Nearly 1,000 tax filers who earn more than $1 million per year have still not filed federal tax returns for at least one year from 2017 to 2020, according to IRS data provided to Senate Finance Committee Chairman Ron Wyden (D-Ore.).
Oh, wait—so the IRS actually is going after tax cheats who really are cheating? Well, that changes everything. No doubt Fox News will issue a full mea culpa straightaway!
Sargent notes that the $80 billion in additional IRS funding, which Congress authorized as part of the Inflation Reduction Act, has already borne fruit, despite attempts by Republicans—who never waste an opportunity to squeal about the deficit … when a Democrat is in the White House—to rescind the funding.
The Congressional Budget Office estimated earlier this year that clawing back the new IRS funds would cost the U.S. Treasury $114 billion over a decade, far eclipsing the $80 billion expenditure, which is also being used to hire service representatives to help ordinary taxpayers with their returns and address general staffing shortages at the agency.
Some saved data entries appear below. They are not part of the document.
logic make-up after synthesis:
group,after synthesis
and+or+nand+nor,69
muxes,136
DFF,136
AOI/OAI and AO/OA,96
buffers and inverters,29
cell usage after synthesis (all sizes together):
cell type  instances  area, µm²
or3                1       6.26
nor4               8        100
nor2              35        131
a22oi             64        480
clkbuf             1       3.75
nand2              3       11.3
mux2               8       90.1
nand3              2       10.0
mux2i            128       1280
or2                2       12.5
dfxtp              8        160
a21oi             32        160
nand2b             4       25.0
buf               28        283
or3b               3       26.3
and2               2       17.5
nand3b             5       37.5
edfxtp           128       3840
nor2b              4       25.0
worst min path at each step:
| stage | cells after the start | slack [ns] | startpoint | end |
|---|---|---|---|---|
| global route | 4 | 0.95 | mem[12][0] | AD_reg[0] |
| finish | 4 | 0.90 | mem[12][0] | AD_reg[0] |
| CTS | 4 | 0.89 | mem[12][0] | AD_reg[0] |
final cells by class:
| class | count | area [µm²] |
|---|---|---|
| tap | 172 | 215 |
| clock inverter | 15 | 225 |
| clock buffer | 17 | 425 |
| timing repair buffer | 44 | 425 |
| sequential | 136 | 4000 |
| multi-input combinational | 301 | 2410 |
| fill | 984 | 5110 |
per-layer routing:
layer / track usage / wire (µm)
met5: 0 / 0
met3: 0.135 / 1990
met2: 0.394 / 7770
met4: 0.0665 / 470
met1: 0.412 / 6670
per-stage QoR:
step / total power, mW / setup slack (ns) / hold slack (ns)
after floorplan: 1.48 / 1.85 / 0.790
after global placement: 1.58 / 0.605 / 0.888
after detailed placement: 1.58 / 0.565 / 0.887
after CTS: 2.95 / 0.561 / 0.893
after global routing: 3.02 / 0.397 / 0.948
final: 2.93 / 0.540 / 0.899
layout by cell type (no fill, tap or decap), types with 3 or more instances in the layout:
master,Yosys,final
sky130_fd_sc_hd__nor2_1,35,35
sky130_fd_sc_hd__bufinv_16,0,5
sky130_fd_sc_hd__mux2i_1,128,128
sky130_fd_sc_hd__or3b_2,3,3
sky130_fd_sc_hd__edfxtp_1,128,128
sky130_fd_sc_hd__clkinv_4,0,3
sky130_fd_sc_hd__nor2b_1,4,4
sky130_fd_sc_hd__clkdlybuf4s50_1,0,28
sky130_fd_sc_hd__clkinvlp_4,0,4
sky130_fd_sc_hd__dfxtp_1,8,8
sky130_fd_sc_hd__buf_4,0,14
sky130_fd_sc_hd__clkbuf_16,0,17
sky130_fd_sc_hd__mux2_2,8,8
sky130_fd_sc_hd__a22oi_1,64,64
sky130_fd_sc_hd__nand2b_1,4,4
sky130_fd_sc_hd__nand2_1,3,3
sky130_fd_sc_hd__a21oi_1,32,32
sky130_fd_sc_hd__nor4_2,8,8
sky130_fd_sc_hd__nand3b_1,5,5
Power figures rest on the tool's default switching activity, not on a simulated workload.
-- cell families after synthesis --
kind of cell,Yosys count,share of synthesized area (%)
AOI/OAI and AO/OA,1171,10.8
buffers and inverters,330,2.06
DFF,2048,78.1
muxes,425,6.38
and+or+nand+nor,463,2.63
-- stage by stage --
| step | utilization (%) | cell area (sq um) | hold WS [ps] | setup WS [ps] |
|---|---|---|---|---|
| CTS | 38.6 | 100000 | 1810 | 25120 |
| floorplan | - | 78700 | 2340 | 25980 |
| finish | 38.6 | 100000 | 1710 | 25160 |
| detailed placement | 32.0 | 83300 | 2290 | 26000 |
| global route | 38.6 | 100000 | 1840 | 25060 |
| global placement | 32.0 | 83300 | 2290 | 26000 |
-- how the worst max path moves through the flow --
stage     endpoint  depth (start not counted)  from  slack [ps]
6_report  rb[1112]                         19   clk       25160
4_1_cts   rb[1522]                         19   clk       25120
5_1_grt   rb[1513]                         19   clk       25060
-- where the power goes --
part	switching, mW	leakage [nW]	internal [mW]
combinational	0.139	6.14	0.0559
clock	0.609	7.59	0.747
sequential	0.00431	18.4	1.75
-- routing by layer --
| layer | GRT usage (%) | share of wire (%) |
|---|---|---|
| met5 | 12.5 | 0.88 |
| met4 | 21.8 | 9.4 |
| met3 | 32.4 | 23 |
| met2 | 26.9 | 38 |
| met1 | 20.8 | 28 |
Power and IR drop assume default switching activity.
==> /design/flow/run.sh <==
#!/bin/bash
# OpenROAD 26Q1-2900-gdf79404cd8, Yosys 0.63+post, stock flow scripts
make -C /OpenROAD-flow-scripts/flow DESIGN_CONFIG=/design/flow/config.mk WORK_HOME=/design/flow/orfs finish
==> /design/flow/config.mk <==
export PLATFORM = sky130hd
export DESIGN_NAME = ForwardingUnit
export DESIGN_NICKNAME = ForwardingUnit
export VERILOG_FILES = /design/flow/design.v
export SDC_FILE = /design/flow/constraint.sdc
export NUM_CORES = 4
export LEC_CHECK = 1
export CORE_AREA = 10 10 70 70
export DIE_AREA = 0 0 80 80
==> /design/flow/constraint.sdc <==
current_design ForwardingUnit

set clk_period 3.2
set clk_io_pct 0.2

create_clock -name clk0 -period $clk_period

set non_clock_inputs [all_inputs -no_clocks]
set_input_delay [expr $clk_period * $clk_io_pct] -clock clk0 $non_clock_inputs
set_output_delay [expr $clk_period * $clk_io_pct] -clock clk0 [all_outputs]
As Sen. Wyden points out, much of the revenue the IRS is targeting would come from wealthy Americans who haven’t bothered to file returns at all. And in a Sept. 28 letter to IRS Commissioner Danny Werfel, Wyden noted that the amount of money going uncollected from these folks is hardly chump change.
In response to a request from my staff, on July 21st the IRS provided detailed information on the population of high-income taxpayers for tax years 2017 –2020 that had not yet satisfied their filing obligations with the IRS. This data revealed that over 1.4 million wealthy tax cheats had still not filed required tax returns for these years and that the total amount of unpaid taxes potentially owed by this population is a whopping $65.7 billion.
Many of these high-income non-filers are repeat offenders. According to IRS data, 10,272 taxpayers still had multiple years of unfiled returns and six figure balances of unpaid taxes going back to 2017 – 2020. In fact, nearly 1,000 taxpayers making more than $1 million per year have failed to file tax returns over multiple recent years.
We get it. Republicans are protecting their wealthy voters and donors—many of whom are literal lawbreakers—by crippling the IRS’ ability to collect funds that are already owed. But what does any of this have to do with Hunter Biden’s laptop?
Republicans do this same Kabuki dance all the time, of course. And it’s easy, because Fox News, et al., will always support their preferred narrative, even if it sounds like something Karl Rove wrote while snorting bath salts out of Charles Koch’s navel.
For instance, when Republicans were selling their 2017 pro-plutocrat tax scam, Trump regaled his working-class fans with fanciful tales about the law soaking rich taxpayers like him. Of course, after it passed, he radically changed his tune—at least in private—telling his wealthy fans at Mar-a-Lago, “You all just got a lot richer.”
Meanwhile, as Sargent points out, what the new IRS funding is actually doing is starting to level the playing field just a tiny bit. Sargent quotes Jean Ross, a tax expert at the Center for American Progress, who notes that rich tax cheaters have the means to hire top-flight lawyers and accountants to help them lower their tax burdens, while ordinary taxpayers’ incomes tend to be reported directly to the IRS.
“It moves us closer to a world where everybody pays the taxes they legally owe,” Ross says, “rather than continuing current disparities, where unpaid taxes are disproportionately owed by the very wealthy.”
Meanwhile, Republicans are continuing to pull the wool over workers’ eyes every day, with the help of right-wing propaganda outlets like Fox News.
“If Republican efforts to defund the tax police prevail,” Sargent writes, “the real winners will not be workers and small businesses but a subset of wealthy elites—who will chortle all the way to the bank.”